▶ [Work item]:
Only lines containing "unsigned" are wanted from the data below. Copy those lines.

▶ [Saved data entries]:
┄┄┄┄┄┄┄┄┄┄
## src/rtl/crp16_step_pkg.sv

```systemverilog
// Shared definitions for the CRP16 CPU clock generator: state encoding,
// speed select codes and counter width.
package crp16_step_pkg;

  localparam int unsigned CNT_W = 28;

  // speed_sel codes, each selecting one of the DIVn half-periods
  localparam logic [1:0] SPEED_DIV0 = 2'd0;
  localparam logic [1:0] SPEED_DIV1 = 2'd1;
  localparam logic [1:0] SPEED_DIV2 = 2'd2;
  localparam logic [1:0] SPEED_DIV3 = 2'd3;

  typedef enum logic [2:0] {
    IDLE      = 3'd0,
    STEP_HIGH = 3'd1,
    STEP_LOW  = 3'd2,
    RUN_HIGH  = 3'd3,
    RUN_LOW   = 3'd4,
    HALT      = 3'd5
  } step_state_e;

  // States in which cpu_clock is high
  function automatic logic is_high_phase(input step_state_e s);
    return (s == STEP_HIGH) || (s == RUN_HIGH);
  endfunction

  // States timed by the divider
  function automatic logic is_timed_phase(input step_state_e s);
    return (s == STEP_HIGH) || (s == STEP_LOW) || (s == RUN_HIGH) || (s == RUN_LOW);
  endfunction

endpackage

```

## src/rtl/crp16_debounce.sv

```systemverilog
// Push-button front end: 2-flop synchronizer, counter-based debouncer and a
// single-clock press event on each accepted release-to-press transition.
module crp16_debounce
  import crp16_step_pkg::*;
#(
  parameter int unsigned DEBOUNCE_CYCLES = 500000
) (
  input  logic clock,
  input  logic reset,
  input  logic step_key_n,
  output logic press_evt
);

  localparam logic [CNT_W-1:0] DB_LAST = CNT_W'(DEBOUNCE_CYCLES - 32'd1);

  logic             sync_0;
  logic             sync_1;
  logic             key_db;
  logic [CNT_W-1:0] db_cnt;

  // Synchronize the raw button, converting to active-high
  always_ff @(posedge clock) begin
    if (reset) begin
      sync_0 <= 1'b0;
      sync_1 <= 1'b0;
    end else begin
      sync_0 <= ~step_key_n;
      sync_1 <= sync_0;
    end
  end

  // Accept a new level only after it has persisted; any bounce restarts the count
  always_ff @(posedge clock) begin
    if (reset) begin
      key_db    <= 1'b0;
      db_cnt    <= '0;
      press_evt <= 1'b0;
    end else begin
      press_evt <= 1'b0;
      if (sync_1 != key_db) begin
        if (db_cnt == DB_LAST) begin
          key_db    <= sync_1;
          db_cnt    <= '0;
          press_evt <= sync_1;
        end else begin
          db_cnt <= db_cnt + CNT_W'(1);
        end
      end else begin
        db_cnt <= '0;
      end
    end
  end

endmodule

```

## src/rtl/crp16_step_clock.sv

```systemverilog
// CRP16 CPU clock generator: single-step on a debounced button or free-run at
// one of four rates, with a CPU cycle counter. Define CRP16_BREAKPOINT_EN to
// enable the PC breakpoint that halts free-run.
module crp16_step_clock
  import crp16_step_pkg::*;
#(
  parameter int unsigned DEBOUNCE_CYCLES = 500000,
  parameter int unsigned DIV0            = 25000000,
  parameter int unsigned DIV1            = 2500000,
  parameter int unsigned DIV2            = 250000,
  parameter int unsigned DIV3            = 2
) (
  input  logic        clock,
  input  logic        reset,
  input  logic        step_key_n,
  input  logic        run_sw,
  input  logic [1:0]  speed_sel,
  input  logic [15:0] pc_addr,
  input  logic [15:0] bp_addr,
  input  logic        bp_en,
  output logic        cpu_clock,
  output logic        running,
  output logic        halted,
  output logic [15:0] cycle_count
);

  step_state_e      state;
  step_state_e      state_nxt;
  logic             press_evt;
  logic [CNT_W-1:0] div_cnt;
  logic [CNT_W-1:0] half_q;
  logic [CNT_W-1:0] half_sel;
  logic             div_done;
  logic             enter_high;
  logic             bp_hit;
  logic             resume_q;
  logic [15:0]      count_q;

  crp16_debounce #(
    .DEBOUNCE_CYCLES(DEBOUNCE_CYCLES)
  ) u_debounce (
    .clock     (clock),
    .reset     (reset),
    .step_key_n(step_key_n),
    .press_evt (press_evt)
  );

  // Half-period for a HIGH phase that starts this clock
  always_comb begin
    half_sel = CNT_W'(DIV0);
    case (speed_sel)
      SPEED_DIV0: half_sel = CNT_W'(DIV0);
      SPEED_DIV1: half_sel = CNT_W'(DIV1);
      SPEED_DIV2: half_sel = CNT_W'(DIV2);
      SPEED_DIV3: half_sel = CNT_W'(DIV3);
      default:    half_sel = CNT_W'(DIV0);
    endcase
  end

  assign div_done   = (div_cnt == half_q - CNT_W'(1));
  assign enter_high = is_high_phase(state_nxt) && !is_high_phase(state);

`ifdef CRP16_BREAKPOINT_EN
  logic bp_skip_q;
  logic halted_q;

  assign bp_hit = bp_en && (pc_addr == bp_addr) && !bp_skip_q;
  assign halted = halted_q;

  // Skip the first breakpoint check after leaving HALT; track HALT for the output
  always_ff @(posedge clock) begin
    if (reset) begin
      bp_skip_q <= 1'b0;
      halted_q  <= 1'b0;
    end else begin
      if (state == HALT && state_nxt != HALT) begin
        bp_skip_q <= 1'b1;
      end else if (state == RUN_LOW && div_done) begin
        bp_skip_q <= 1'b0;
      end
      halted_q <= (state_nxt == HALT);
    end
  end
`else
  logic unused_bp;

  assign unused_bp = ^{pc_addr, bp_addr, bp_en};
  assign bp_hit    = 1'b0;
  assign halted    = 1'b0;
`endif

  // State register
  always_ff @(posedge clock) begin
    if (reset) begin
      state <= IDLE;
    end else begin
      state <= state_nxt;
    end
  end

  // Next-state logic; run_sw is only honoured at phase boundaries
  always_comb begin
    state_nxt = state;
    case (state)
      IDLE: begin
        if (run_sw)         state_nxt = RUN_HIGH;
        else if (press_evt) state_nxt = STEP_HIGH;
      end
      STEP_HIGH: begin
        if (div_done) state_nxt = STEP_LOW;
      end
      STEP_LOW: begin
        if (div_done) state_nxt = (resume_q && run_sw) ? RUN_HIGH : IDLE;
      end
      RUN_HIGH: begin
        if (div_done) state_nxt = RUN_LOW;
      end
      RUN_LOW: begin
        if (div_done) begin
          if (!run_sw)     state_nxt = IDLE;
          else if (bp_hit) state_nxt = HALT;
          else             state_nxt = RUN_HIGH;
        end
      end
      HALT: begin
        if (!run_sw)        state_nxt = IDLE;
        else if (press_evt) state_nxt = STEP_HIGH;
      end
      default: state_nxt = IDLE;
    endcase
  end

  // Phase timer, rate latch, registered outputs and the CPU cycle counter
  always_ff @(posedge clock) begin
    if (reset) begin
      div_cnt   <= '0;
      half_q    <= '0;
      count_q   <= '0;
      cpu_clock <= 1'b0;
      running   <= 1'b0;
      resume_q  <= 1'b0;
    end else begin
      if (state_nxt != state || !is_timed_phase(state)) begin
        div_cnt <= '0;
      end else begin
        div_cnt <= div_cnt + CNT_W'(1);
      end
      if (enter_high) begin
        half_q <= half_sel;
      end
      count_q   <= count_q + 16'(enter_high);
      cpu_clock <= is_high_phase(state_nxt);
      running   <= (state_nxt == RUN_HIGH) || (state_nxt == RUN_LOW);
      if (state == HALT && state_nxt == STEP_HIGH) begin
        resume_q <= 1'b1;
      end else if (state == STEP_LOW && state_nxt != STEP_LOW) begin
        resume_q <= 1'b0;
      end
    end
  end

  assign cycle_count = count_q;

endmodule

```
┄┄┄┄┄┄┄┄┄┄
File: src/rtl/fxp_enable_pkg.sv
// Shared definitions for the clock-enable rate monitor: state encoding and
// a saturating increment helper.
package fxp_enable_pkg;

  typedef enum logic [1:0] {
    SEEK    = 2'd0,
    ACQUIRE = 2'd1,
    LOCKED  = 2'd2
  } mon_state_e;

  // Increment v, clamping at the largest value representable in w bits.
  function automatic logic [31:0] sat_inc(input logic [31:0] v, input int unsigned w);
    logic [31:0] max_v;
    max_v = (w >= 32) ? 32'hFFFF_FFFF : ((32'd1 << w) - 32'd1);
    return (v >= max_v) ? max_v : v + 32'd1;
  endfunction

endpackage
┄┄┄┄┄┄┄┄┄┄
▶ [Finished task]:
  localparam int unsigned CNT_W = 28;
  parameter int unsigned DEBOUNCE_CYCLES = 500000
  parameter int unsigned DEBOUNCE_CYCLES = 500000,
  parameter int unsigned DIV0            = 25000000,
  parameter int unsigned DIV1            = 2500000,
  parameter int unsigned DIV2            = 250000,
  parameter int unsigned DIV3            = 2
  function automatic logic [31:0] sat_inc(input logic [31:0] v, input int unsigned w);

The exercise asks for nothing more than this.